Exercise directions: From the data below, set down exactly the lines between the one holding "parameter int unsigned DEPTH" and the one holding "localparam int unsigned NTG", inclusive, and no others.

[Collected data entries]
*** Block opens ***

Background: an optimization exercise with open tools, aiming at small area and a short achievable clock period. Do not read the settings as production practice.

==> inputs of job 3547 <==
==> flow/design.v <==
module letter_tx_queue #(
    parameter int unsigned WIDTH        = 5,
    parameter int unsigned DEPTH        = 1000,
    parameter int unsigned OVERWRITE    = 0,
    parameter int unsigned BUSY_TIMEOUT = 1000
) (
    input  logic                       clk_in,
    input  logic                       rst_in,
    input  logic                       flush_in,
    input  logic                       data_valid_in,
    input  logic [WIDTH-1:0]           data_in,
    input  logic                       tx_busy_in,
    output logic                       tx_valid_out,
    output logic [WIDTH-1:0]           tx_data_out,
    output logic                       full_out,
    output logic                       empty_out,
    output logic [$clog2(DEPTH+1)-1:0] count_out,
    output logic                       overflow_out,
    output logic                       timeout_out
);
    localparam int unsigned CNT_W = $clog2(DEPTH + 1);
    localparam int unsigned TMR_W = $clog2(BUSY_TIMEOUT + 1);
    localparam int unsigned RL    = 20;              
    localparam int unsigned PD    = 5;               
    localparam int unsigned NR    = DEPTH / RL;      
    localparam int unsigned SW    = $clog2(RL);
    localparam int unsigned GW    = (NR > 1) ? $clog2(NR) : 1;
    localparam int unsigned MW    = (PD > 1) ? $clog2(PD) : 1;
    localparam int unsigned NW    = $clog2(PD + 1);
    localparam int unsigned TGW   = (GW > 4) ? 4 : GW;
    localparam int unsigned TG    = 2 ** TGW;
    localparam int unsigned NTG   = (NR + TG - 1) / TG;
    localparam int unsigned THW   = (NTG > 1) ? $clog2(NTG) : 1;
    localparam int unsigned WLW   = GW / 2;
    localparam int unsigned WL    = 2 ** WLW;
    localparam int unsigned NWH   = (NR + WL - 1) / WL;
    typedef enum logic [2:0] {IDLE, FETCH, ISSUE, WAIT_BUSY, WAIT_DONE} state_t;
    state_t           state_q, state_next;
    logic [TMR_W-1:0] timer_q;
    logic [CNT_W-1:0] count_next;
    logic             full_next, empty_next;
    logic             pop_c, push_c, drop_c, timeout_c;
    logic [SW-1:0]    ph_q;                  
    logic [GW-1:0]    wr_g_q;                
    logic [SW-1:0]    wr_s_q;
    logic [GW-1:0]    wp_g_q;                
    logic [GW-1:0]    fp_g_q;                
    logic [SW-1:0]    fp_s_q;
    logic             fvis_q;                
    logic [MW-1:0]    rd_m_q;                
    logic [NW-1:0]    npf_q;                 
    logic [RL-1:0][WIDTH-1:0] pb_q;          
    logic [RL-1:0]            pv_q;          
    logic [PD-1:0][WIDTH-1:0] pf_q;          
    logic [NWH-1:0]   wsh_q;                 
    logic [WL-1:0]    wsl_q;                 
    logic [WIDTH-1:0] wd_q;
    logic                       tv_q;
    logic [MW-1:0]              tm_q;
    logic [THW-1:0]             th_q;
    logic [NTG-1:0][WIDTH-1:0]  tp_q;
    logic [RL-1:0][NR-1:0][WIDTH-1:0] ring_q;
    logic [SW-1:0]    ph_next;
    logic [RL-1:0]    pv_next;
    logic [GW-1:0]    wp_g_next;
    logic             fpend_c, fetch_c, tfetch_c, pfetch_c;
    logic [MW-1:0]    fp_m_c;
    logic [NTG-1:0][WIDTH-1:0] tp_c;
    always_comb begin
        state_next = state_q;
        timeout_c  = 1'b0;
        pop_c      = 1'b0;
        unique case (state_q)
            IDLE:      if (!empty_out) state_next = FETCH;
            FETCH:     state_next = ISSUE;
            ISSUE: begin
                pop_c      = 1'b1;
                state_next = WAIT_BUSY;
            end
            WAIT_BUSY: begin
                if (tx_busy_in) begin
                    state_next = WAIT_DONE;
                end else if (timer_q >= TMR_W'(BUSY_TIMEOUT - 1)) begin
                    timeout_c  = 1'b1;
                    state_next = IDLE;
                end
            end
            WAIT_DONE: if (!tx_busy_in) state_next = IDLE;
            default:   state_next = IDLE;
        endcase
        push_c = data_valid_in && (!full_out || pop_c);
        drop_c = data_valid_in && full_out && !pop_c;
        if (push_c && !pop_c) begin
            count_next = count_out + CNT_W'(1);
            full_next  = (count_out == CNT_W'(DEPTH - 1));
            empty_next = 1'b0;
        end else if (!push_c && pop_c) begin
            count_next = count_out - CNT_W'(1);
            full_next  = 1'b0;
            empty_next = (count_out == CNT_W'(1));
        end else begin
            count_next = count_out;
            full_next  = full_out;
            empty_next = empty_out;
        end
    end
    always_comb begin
        ph_next   = (ph_q == SW'(RL - 1)) ? '0 : ph_q + SW'(1);
        pv_next   = pv_q;
        wp_g_next = wp_g_q;
        for (int k = 0; k < RL; k++) begin
            if (push_c && wr_s_q == SW'(k)) pv_next[k] = 1'b1;
            else if (wsh_q != '0 && ph_q == SW'(k)) pv_next[k] = 1'b0;
        end
        if (wsh_q != '0 && ph_q == SW'(RL - 1))
            wp_g_next = (wp_g_q == GW'(NR - 1)) ? '0 : wp_g_q + GW'(1);
        if (flush_in) begin
            pv_next   = '0;
            wp_g_next = '0;
        end
    end
    always_comb begin
        fpend_c  = pv_q[fp_s_q] && (count_out <= CNT_W'(RL) + CNT_W'(npf_q));
        fetch_c  = (npf_q < NW'(PD)) && (count_out != CNT_W'(npf_q)) && (fpend_c || fvis_q);
        pfetch_c = fetch_c && fpend_c;
        tfetch_c = fetch_c && !fpend_c;
        fp_m_c   = MW'(fp_s_q % SW'(PD));
        for (int h = 0; h < NTG; h++) begin
            tp_c[h] = '0;
            for (int i = 0; i < TG; i++)
                if (h * TG + i < NR && fp_g_q[TGW-1:0] == TGW'(i)) tp_c[h] = ring_q[0][h * TG + i];
        end
    end
    always_ff @(posedge clk_in or negedge rst_in) begin
        if (!rst_in) begin
            state_q      <= IDLE;
            ph_q         <= '0;
            wr_g_q       <= '0;
            wr_s_q       <= '0;
            wp_g_q       <= '0;
            fp_g_q       <= '0;
            fp_s_q       <= '0;
            fvis_q       <= 1'b0;
            rd_m_q       <= '0;
            npf_q        <= '0;
            pv_q         <= '0;
            wsh_q        <= '0;
            wsl_q        <= '0;
            tv_q         <= 1'b0;
            timer_q      <= '0;
            count_out    <= '0;
            full_out     <= 1'b0;
            empty_out    <= 1'b1;
            tx_valid_out <= 1'b0;
            tx_data_out  <= '0;
            overflow_out <= 1'b0;
            timeout_out  <= 1'b0;
        end else begin
            ph_q   <= ph_next;
            pv_q   <= pv_next;
            wp_g_q <= wp_g_next;
            for (int h = 0; h < NWH; h++)
                wsh_q[h] <= pv_next[ph_next] && (wp_g_next / GW'(WL) == GW'(h));
            for (int l = 0; l < WL; l++)
                wsl_q[l] <= (wp_g_next % GW'(WL) == GW'(l));
            tv_q <= tfetch_c && !flush_in;
            if (flush_in) begin
                state_q      <= IDLE;
                wr_g_q       <= '0;
                wr_s_q       <= '0;
                fp_g_q       <= '0;
                fp_s_q       <= '0;
                fvis_q       <= (ph_q == '0);
                rd_m_q       <= '0;
                npf_q        <= '0;
                timer_q      <= '0;
                count_out    <= '0;
                full_out     <= 1'b0;
                empty_out    <= 1'b1;
                tx_valid_out <= 1'b0;
                overflow_out <= 1'b0;
                timeout_out  <= 1'b0;
            end else begin
                state_q <= state_next;
                if (push_c) begin
                    if (wr_s_q == SW'(RL - 1)) begin
                        wr_s_q <= '0;
                        wr_g_q <= (wr_g_q == GW'(NR - 1)) ? '0 : wr_g_q + GW'(1);
                    end else begin
                        wr_s_q <= wr_s_q + SW'(1);
                    end
                end
                if (fetch_c) begin
                    if (fp_s_q == SW'(RL - 1)) begin
                        fp_s_q <= '0;
                        fp_g_q <= (fp_g_q == GW'(NR - 1)) ? '0 : fp_g_q + GW'(1);
                    end else begin
                        fp_s_q <= fp_s_q + SW'(1);
                    end
                end else begin
                    fvis_q <= (fp_s_q == ph_q);
                end
                if (pop_c) rd_m_q <= (rd_m_q == MW'(PD - 1)) ? '0 : rd_m_q + MW'(1);
                npf_q <= npf_q + NW'(fetch_c) - NW'(pop_c);
                timer_q      <= (state_q == ISSUE || state_q == WAIT_BUSY) ? timer_q + TMR_W'(1) : '0;
                count_out    <= count_next;
                full_out     <= full_next;
                empty_out    <= empty_next;
                tx_valid_out <= (state_q == FETCH);
                if (state_q == FETCH) tx_data_out <= pf_q[rd_m_q];
                if (drop_c) overflow_out <= 1'b1;
                timeout_out  <= timeout_c;
            end
        end
    end
    always_ff @(posedge clk_in) begin
        for (int k = 0; k < RL; k++)
            if (wr_s_q == SW'(k)) pb_q[k] <= data_in;
        wd_q <= (wr_s_q == ph_next) ? data_in : pb_q[ph_next];
        tm_q <= fp_m_c;
        th_q <= THW'(fp_g_q >> TGW);
        tp_q <= tp_c;
        for (int m = 0; m < PD; m++) begin
            if (pfetch_c && fp_m_c == MW'(m)) pf_q[m] <= pb_q[fp_s_q];
            else if (tv_q && tm_q == MW'(m)) pf_q[m] <= tp_q[th_q];
        end
    end
    always_ff @(posedge clk_in) begin
        for (int g = 0; g < NR; g++) begin
            ring_q[0][g] <= (wsh_q[g / WL] && wsl_q[g % WL]) ? wd_q : ring_q[RL-1][g];
            for (int k = 1; k < RL; k++) ring_q[k][g] <= ring_q[k-1][g];
        end
    end
endmodule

*** Block closes ***

Reply to the exercise:
    parameter int unsigned DEPTH        = 1000,
    parameter int unsigned OVERWRITE    = 0,
    parameter int unsigned BUSY_TIMEOUT = 1000
) (
    input  logic                       clk_in,
    input  logic                       rst_in,
    input  logic                       flush_in,
    input  logic                       data_valid_in,
    input  logic [WIDTH-1:0]           data_in,
    input  logic                       tx_busy_in,
    output logic                       tx_valid_out,
    output logic [WIDTH-1:0]           tx_data_out,
    output logic                       full_out,
    output logic                       empty_out,
    output logic [$clog2(DEPTH+1)-1:0] count_out,
    output logic                       overflow_out,
    output logic                       timeout_out
);
    localparam int unsigned CNT_W = $clog2(DEPTH + 1);
    localparam int unsigned TMR_W = $clog2(BUSY_TIMEOUT + 1);
    localparam int unsigned RL    = 20;              
    localparam int unsigned PD    = 5;               
    localparam int unsigned NR    = DEPTH / RL;      
    localparam int unsigned SW    = $clog2(RL);
    localparam int unsigned GW    = (NR > 1) ? $clog2(NR) : 1;
    localparam int unsigned MW    = (PD > 1) ? $clog2(PD) : 1;
    localparam int unsigned NW    = $clog2(PD + 1);
    localparam int unsigned TGW   = (GW > 4) ? 4 : GW;
    localparam int unsigned TG    = 2 ** TGW;
    localparam int unsigned NTG   = (NR + TG - 1) / TG;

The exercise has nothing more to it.